• Your goal:
The answer must consist of every line in the records below that contains the string "never".

• Stored data:
**src/rtl/pixel_readout_pkg.sv**
```systemverilog
// Shared types and sizing helpers for the pixel readout scheduler.
//   state_t            : readout FSM states
//   calc_words()       : bus words per frame (WIDTH*HEIGHT/pixels per word)
//   calc_index_width() : width of the word index, never less than 1 bit
package pixel_readout_pkg;

    typedef enum logic [2:0] {
        StIdle,
        StRst,
        StSel,
        StSettle,
        StPresent,
        StDone
    } state_t;

    function automatic int unsigned calc_words(input int unsigned width,
                                               input int unsigned height,
                                               input int unsigned pix_per_word);
        return (width * height) / pix_per_word;
    endfunction

    function automatic int unsigned calc_index_width(input int unsigned width,
                                                     input int unsigned height,
                                                     input int unsigned pix_per_word);
        int unsigned words;
        words = calc_words(width, height, pix_per_word);
        return (words > 1) ? $clog2(words) : 1;
    endfunction

endpackage

```
**src/rtl/pixel_readout_scheduler_counter.sv**
```systemverilog
// readout_word_counter: word index counter and settle down-counter.
//   clk_i, rst_ni    : clock, asynchronous active-low reset
//   word_clear_i     : force the word index to 0 (wins over increment)
//   word_inc_i       : advance to the next word; holds at WORDS-1
//   word_index_o     : current word index (registered)
//   word_last_o      : word index is WORDS-1
//   settle_load_i    : load SETTLE_CYCLES into the settle counter
//   settle_en_i      : count the settle counter down
//   settle_last_o    : settle counter is on its final cycle
module readout_word_counter
    import pixel_readout_pkg::*;
#(
    parameter int unsigned WORDS         = 1000,
    parameter int unsigned IDX_W         = 10,
    parameter int unsigned SETTLE_CYCLES = 2,
    parameter int unsigned CNT_W         = 2
) (
    input  logic             clk_i,
    input  logic             rst_ni,
    input  logic             word_clear_i,
    input  logic             word_inc_i,
    output logic [IDX_W-1:0] word_index_o,
    output logic             word_last_o,
    input  logic             settle_load_i,
    input  logic             settle_en_i,
    output logic             settle_last_o
);

    logic [IDX_W-1:0] word_d, word_q;
    logic [CNT_W-1:0] settle_d, settle_q;

    assign word_index_o  = word_q;
    assign word_last_o   = (word_q == IDX_W'(WORDS - 1));
    assign settle_last_o = (settle_q == CNT_W'(1));

    always_comb begin
        word_d = word_q;
        if (word_clear_i) begin
            word_d = '0;
        end else if (word_inc_i && !word_last_o) begin
            // Saturate at the last word so the index never wraps mid-frame
            word_d = word_q + IDX_W'(1);
        end
    end

    always_comb begin
        settle_d = settle_q;
        if (settle_load_i) begin
            settle_d = CNT_W'(SETTLE_CYCLES);
        end else if (settle_en_i && (settle_q != '0)) begin
            settle_d = settle_q - CNT_W'(1);
        end
    end

    always_ff @(posedge clk_i or negedge rst_ni) begin
        if (!rst_ni) begin
            word_q   <= '0;
            settle_q <= '0;
        end else begin
            word_q   <= word_d;
            settle_q <= settle_d;
        end
    end

endmodule

```
**src/rtl/pixel_readout_scheduler.sv**
```systemverilog
// Frame readout sequencer: strobes the pixel array read bus word by word,
// waits SETTLE_CYCLES per word, captures the bus and hands it downstream
// with a valid/ready handshake.
//   SYSTEM_CLK, SYSTEM_RESET : clock, asynchronous active-low reset
//   START, ABORT             : frame request, synchronous abort
//   DATA_IN, DATA_READY      : array read bus, downstream ready
//   READ_RESET, READ_CLK_IN  : array read-bus reset and word-select strobes
//   DATA_OUT, DATA_VALID     : held word and its valid flag
//   WORD_INDEX               : index of the word being read/presented
//   BUSY, FRAME_DONE         : not idle, end-of-frame pulse
//   OVERRUN                  : sticky, START seen while busy
module pixel_readout_scheduler
    import pixel_readout_pkg::*;
#(
    parameter int unsigned WIDTH                  = 100,
    parameter int unsigned HEIGHT                 = 100,
    parameter int unsigned OUTPUT_BUS_PIXEL_WIDTH = 10,
    parameter int unsigned BIT_DEPTH              = 10,
    parameter int unsigned SETTLE_CYCLES          = 2
) (
    input  logic SYSTEM_CLK,
    input  logic SYSTEM_RESET,
    input  logic START,
    input  logic ABORT,
    input  logic [OUTPUT_BUS_PIXEL_WIDTH*BIT_DEPTH-1:0] DATA_IN,
    input  logic DATA_READY,
    output logic READ_RESET,
    output logic READ_CLK_IN,
    output logic [OUTPUT_BUS_PIXEL_WIDTH*BIT_DEPTH-1:0] DATA_OUT,
    output logic DATA_VALID,
    output logic [calc_index_width(WIDTH, HEIGHT, OUTPUT_BUS_PIXEL_WIDTH)-1:0] WORD_INDEX,
    output logic BUSY,
    output logic FRAME_DONE,
    output logic OVERRUN
);

    localparam int unsigned WORDS = calc_words(WIDTH, HEIGHT, OUTPUT_BUS_PIXEL_WIDTH);
    localparam int unsigned IDX_W = calc_index_width(WIDTH, HEIGHT, OUTPUT_BUS_PIXEL_WIDTH);
    localparam int unsigned CNT_W = $clog2(SETTLE_CYCLES + 1);

    if ((WORDS * OUTPUT_BUS_PIXEL_WIDTH != WIDTH * HEIGHT) || (SETTLE_CYCLES < 1))
    begin : g_param_check
        $error("pixel_readout_scheduler: frame must split into whole words, SETTLE_CYCLES >= 1");
    end

    state_t state_q;

    logic word_clear, word_inc, word_last;
    logic settle_load, settle_en, settle_last;

    // Index returns to 0 on leaving DONE, or at once on abort
    assign word_clear  = ABORT || (state_q == StDone);
    assign word_inc    = (state_q == StPresent) && DATA_READY && !ABORT;
    assign settle_load = (state_q == StSel);
    assign settle_en   = (state_q == StSettle);

    readout_word_counter #(
        .WORDS        (WORDS),
        .IDX_W        (IDX_W),
        .SETTLE_CYCLES(SETTLE_CYCLES),
        .CNT_W        (CNT_W)
    ) u_counter (
        .clk_i        (SYSTEM_CLK),
        .rst_ni       (SYSTEM_RESET),
        .word_clear_i (word_clear),
        .word_inc_i   (word_inc),
        .word_index_o (WORD_INDEX),
        .word_last_o  (word_last),
        .settle_load_i(settle_load),
        .settle_en_i  (settle_en),
        .settle_last_o(settle_last)
    );

    // Outputs are registered together with the state they belong to, so each
    // transition sets the output values of the state being entered.
    always_ff @(posedge SYSTEM_CLK or negedge SYSTEM_RESET) begin
        if (!SYSTEM_RESET) begin
            state_q     <= StIdle;
            READ_RESET  <= 1'b0;
            READ_CLK_IN <= 1'b0;
            DATA_OUT    <= '0;
            DATA_VALID  <= 1'b0;
            BUSY        <= 1'b0;
            FRAME_DONE  <= 1'b0;
            OVERRUN     <= 1'b0;
        end else begin
            READ_RESET  <= 1'b0;
            READ_CLK_IN <= 1'b0;
            FRAME_DONE  <= 1'b0;
            if (ABORT) begin
                state_q    <= StIdle;
                DATA_VALID <= 1'b0;
                BUSY       <= 1'b0;
                OVERRUN    <= 1'b0;
            end else begin
                // DONE counts as busy, so a START there is dropped too
                if (START && (state_q != StIdle)) begin
                    OVERRUN <= 1'b1;
                end
                case (state_q)
                    StIdle: begin
                        if (START) begin
                            state_q    <= StRst;
                            READ_RESET <= 1'b1;
                            BUSY       <= 1'b1;
                        end
                    end
                    StRst: begin
                        state_q     <= StSel;
                        READ_CLK_IN <= 1'b1;
                    end
                    StSel: begin
                        state_q <= StSettle;
                    end
                    StSettle: begin
                        if (settle_last) begin
                            state_q    <= StPresent;
                            DATA_OUT   <= DATA_IN;
                            DATA_VALID <= 1'b1;
                        end
                    end
                    StPresent: begin
                        if (DATA_READY) begin
                            DATA_VALID <= 1'b0;
                            if (word_last) begin
                                state_q    <= StDone;
                                FRAME_DONE <= 1'b1;
                            end else begin
                                state_q     <= StSel;
                                READ_CLK_IN <= 1'b1;
                            end
                        end
                    end
                    StDone: begin
                        state_q <= StIdle;
                        BUSY    <= 1'b0;
                    end
                    default: begin
                        state_q    <= StIdle;
                        DATA_VALID <= 1'b0;
                        BUSY       <= 1'b0;
                    end
                endcase
            end
        end
    end

endmodule

```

• Answer to the problem:
//   calc_index_width() : width of the word index, never less than 1 bit
            // Saturate at the last word so the index never wraps mid-frame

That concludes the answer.